- ASSIGNED TASK:
Look through the entries below. Say how many lines include "software", with nothing added.
======== DATA SUPPLIED ========
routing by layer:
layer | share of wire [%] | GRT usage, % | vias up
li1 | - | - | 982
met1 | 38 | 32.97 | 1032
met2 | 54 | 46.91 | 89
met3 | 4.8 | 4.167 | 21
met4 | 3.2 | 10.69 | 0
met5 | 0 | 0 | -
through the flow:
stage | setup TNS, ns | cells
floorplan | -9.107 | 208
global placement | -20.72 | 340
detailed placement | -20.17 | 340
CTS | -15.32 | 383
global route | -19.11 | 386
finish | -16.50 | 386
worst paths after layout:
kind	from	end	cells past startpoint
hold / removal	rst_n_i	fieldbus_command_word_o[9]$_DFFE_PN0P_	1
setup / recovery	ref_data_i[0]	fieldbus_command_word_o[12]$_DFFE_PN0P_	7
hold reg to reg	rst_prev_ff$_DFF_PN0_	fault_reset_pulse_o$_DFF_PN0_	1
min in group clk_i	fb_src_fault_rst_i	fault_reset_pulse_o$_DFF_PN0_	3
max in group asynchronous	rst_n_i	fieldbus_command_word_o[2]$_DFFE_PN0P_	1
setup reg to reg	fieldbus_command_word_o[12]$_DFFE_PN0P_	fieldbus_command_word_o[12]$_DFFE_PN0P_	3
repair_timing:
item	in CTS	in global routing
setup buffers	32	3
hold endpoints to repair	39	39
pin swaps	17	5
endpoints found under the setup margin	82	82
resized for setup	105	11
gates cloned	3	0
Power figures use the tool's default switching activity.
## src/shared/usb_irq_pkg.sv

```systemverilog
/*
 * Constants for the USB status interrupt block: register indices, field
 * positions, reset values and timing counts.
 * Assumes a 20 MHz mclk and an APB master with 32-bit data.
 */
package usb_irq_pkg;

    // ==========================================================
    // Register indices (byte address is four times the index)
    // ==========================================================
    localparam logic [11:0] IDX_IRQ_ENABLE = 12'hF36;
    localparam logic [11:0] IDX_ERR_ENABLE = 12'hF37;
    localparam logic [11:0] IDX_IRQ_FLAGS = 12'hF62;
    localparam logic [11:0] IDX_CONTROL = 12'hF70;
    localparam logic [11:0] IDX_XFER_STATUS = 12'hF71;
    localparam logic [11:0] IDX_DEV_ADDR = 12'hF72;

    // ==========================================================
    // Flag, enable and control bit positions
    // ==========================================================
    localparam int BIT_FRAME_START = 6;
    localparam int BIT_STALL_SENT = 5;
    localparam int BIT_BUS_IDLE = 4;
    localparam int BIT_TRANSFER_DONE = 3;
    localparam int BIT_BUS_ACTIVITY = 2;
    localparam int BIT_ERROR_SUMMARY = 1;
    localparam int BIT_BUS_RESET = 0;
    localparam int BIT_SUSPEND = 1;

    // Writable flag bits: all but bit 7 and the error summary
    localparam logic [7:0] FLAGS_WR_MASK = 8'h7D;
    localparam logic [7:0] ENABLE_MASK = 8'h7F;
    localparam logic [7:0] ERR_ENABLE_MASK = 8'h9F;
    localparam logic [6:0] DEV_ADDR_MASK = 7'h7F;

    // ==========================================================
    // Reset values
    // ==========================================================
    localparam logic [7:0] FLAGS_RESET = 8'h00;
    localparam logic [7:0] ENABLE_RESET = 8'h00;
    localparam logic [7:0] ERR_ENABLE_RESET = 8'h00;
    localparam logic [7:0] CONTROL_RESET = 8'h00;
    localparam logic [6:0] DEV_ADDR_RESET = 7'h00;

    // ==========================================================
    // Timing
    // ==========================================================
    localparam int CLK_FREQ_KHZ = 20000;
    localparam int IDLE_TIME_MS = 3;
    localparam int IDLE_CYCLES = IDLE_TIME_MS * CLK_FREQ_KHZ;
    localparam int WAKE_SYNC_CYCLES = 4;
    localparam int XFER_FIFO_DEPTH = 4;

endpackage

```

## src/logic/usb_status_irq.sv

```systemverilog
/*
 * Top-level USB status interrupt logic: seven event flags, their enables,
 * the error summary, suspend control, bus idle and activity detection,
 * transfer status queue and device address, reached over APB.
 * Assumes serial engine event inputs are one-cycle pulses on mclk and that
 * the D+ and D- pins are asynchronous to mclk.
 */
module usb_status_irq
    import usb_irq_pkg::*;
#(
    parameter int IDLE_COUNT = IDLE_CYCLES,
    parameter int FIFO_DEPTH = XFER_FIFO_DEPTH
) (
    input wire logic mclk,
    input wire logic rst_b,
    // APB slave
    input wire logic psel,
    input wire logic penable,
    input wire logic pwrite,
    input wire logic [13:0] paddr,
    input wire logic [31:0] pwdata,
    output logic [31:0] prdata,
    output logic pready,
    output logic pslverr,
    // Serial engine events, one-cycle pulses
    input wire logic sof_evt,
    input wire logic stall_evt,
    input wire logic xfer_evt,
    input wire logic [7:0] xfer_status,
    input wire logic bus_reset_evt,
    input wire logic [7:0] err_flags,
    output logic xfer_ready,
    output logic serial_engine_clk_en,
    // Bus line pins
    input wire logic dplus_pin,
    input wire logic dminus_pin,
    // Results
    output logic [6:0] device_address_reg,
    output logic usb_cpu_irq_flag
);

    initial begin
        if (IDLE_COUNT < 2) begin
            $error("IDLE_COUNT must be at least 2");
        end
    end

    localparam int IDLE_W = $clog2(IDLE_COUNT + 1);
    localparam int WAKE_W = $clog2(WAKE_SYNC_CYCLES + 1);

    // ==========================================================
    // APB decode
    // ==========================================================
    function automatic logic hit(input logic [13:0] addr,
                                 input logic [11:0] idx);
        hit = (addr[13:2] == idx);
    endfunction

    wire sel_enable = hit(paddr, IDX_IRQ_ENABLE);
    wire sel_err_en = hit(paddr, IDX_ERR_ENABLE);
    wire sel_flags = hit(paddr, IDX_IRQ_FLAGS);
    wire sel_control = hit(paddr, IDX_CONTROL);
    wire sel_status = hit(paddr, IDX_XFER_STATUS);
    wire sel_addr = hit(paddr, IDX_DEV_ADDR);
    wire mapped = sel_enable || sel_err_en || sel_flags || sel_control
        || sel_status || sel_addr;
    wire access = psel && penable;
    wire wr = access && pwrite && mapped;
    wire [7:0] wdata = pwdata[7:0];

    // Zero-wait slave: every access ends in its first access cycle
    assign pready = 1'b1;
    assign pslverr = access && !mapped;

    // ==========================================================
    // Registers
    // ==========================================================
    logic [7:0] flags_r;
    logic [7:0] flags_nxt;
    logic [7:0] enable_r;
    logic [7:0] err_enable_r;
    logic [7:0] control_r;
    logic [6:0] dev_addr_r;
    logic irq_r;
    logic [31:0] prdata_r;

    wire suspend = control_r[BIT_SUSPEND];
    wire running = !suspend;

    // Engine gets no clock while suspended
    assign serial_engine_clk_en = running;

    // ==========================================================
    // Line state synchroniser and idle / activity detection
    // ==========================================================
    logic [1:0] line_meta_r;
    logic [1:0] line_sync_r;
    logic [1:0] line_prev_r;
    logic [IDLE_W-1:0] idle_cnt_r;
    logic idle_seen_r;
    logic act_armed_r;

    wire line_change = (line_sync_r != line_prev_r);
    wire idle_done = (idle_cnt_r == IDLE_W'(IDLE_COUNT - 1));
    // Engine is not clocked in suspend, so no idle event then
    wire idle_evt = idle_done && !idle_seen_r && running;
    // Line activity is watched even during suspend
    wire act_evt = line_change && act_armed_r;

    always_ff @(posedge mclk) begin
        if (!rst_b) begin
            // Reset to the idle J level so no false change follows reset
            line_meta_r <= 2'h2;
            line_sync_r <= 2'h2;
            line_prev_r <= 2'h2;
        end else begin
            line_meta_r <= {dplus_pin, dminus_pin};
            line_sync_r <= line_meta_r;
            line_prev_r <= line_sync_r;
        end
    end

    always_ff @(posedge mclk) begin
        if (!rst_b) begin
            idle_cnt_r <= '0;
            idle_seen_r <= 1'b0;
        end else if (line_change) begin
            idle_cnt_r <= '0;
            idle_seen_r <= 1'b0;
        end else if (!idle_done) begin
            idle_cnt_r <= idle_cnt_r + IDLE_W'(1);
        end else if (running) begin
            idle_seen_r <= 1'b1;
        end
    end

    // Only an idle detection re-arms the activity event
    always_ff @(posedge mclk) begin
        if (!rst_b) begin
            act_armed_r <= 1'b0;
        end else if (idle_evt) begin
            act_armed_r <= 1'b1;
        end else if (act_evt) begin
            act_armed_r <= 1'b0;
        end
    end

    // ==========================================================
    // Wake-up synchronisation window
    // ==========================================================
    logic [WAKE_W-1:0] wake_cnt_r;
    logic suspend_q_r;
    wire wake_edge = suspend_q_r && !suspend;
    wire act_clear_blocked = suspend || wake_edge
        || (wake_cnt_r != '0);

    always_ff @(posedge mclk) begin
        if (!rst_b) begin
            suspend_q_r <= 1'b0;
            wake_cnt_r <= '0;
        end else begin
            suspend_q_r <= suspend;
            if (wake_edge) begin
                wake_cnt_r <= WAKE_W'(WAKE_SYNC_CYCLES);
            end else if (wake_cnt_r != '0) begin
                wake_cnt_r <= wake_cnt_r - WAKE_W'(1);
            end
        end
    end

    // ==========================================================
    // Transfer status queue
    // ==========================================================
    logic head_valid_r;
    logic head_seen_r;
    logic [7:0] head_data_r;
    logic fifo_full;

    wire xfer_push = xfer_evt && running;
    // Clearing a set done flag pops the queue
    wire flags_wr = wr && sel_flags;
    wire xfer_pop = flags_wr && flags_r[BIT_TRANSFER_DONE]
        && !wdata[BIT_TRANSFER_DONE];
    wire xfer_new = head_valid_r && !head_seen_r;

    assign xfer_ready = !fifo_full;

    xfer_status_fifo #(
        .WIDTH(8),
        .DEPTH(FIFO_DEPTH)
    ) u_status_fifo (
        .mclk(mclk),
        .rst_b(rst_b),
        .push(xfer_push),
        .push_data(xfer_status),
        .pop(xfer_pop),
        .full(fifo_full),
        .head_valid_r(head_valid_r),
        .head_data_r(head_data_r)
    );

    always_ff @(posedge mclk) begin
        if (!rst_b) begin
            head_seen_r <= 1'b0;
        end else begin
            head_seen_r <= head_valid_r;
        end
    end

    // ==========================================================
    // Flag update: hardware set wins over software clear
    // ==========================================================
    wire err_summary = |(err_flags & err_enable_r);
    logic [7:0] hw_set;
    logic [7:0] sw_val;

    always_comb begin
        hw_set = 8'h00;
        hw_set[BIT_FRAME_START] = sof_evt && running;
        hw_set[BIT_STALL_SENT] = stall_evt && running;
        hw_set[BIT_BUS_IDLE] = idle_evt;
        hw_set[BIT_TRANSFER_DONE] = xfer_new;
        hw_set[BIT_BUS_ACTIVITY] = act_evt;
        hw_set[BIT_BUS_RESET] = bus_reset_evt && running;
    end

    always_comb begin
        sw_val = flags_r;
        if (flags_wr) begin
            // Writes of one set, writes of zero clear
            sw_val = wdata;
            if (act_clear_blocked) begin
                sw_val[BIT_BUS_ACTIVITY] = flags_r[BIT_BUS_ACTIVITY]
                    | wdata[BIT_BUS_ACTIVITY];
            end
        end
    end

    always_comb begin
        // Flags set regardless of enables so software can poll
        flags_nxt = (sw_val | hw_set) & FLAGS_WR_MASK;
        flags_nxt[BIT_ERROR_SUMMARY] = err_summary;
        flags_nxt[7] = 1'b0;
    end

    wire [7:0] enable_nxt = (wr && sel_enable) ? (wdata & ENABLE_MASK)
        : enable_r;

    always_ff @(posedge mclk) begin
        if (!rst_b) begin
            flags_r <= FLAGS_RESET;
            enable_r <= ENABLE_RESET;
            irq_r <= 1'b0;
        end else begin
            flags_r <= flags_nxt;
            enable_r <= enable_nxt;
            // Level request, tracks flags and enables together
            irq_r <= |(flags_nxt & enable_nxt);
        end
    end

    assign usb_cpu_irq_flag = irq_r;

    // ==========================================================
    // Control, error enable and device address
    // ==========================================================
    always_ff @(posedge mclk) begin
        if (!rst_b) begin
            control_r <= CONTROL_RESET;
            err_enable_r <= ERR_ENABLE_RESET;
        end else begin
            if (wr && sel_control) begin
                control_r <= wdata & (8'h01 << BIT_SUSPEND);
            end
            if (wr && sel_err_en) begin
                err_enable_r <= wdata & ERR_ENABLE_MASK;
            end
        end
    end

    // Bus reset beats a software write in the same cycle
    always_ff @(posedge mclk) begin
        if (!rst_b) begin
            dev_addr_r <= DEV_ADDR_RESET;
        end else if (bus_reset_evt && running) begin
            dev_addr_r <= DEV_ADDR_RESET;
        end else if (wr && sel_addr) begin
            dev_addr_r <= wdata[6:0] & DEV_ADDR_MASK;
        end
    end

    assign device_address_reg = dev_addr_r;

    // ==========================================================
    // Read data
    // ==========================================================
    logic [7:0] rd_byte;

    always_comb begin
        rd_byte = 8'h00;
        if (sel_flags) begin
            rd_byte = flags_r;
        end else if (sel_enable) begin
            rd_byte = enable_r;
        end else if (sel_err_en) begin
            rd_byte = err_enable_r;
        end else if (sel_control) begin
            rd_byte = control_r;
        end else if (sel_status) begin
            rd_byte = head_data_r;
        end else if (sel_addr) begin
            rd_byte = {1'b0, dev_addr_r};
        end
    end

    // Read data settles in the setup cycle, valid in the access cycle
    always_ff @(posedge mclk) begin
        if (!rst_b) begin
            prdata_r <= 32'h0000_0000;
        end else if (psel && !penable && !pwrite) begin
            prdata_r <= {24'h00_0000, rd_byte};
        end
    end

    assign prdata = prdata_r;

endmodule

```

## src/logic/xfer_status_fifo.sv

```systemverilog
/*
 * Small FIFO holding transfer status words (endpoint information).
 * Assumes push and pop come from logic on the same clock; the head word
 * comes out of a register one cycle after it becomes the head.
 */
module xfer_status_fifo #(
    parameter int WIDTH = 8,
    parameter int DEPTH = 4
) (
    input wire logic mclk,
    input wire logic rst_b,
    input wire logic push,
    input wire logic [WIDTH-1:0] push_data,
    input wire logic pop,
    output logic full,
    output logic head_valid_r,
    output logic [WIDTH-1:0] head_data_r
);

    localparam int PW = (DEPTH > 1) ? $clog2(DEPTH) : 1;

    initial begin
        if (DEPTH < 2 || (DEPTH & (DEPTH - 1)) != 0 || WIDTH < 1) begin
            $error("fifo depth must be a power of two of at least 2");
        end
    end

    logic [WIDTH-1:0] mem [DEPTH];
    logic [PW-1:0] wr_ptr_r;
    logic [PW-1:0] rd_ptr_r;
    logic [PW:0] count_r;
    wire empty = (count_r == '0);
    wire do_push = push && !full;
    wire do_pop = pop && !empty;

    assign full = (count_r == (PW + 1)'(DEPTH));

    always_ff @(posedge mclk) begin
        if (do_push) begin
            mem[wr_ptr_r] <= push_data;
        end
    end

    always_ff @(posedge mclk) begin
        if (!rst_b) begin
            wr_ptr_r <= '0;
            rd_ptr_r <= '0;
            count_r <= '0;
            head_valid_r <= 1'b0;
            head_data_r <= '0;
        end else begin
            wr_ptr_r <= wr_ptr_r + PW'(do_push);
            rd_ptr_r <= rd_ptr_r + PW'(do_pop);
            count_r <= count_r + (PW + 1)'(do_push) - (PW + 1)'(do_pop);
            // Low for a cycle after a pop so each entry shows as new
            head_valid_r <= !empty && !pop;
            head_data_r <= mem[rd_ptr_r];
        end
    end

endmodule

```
========
- ANSWER SPACE:
3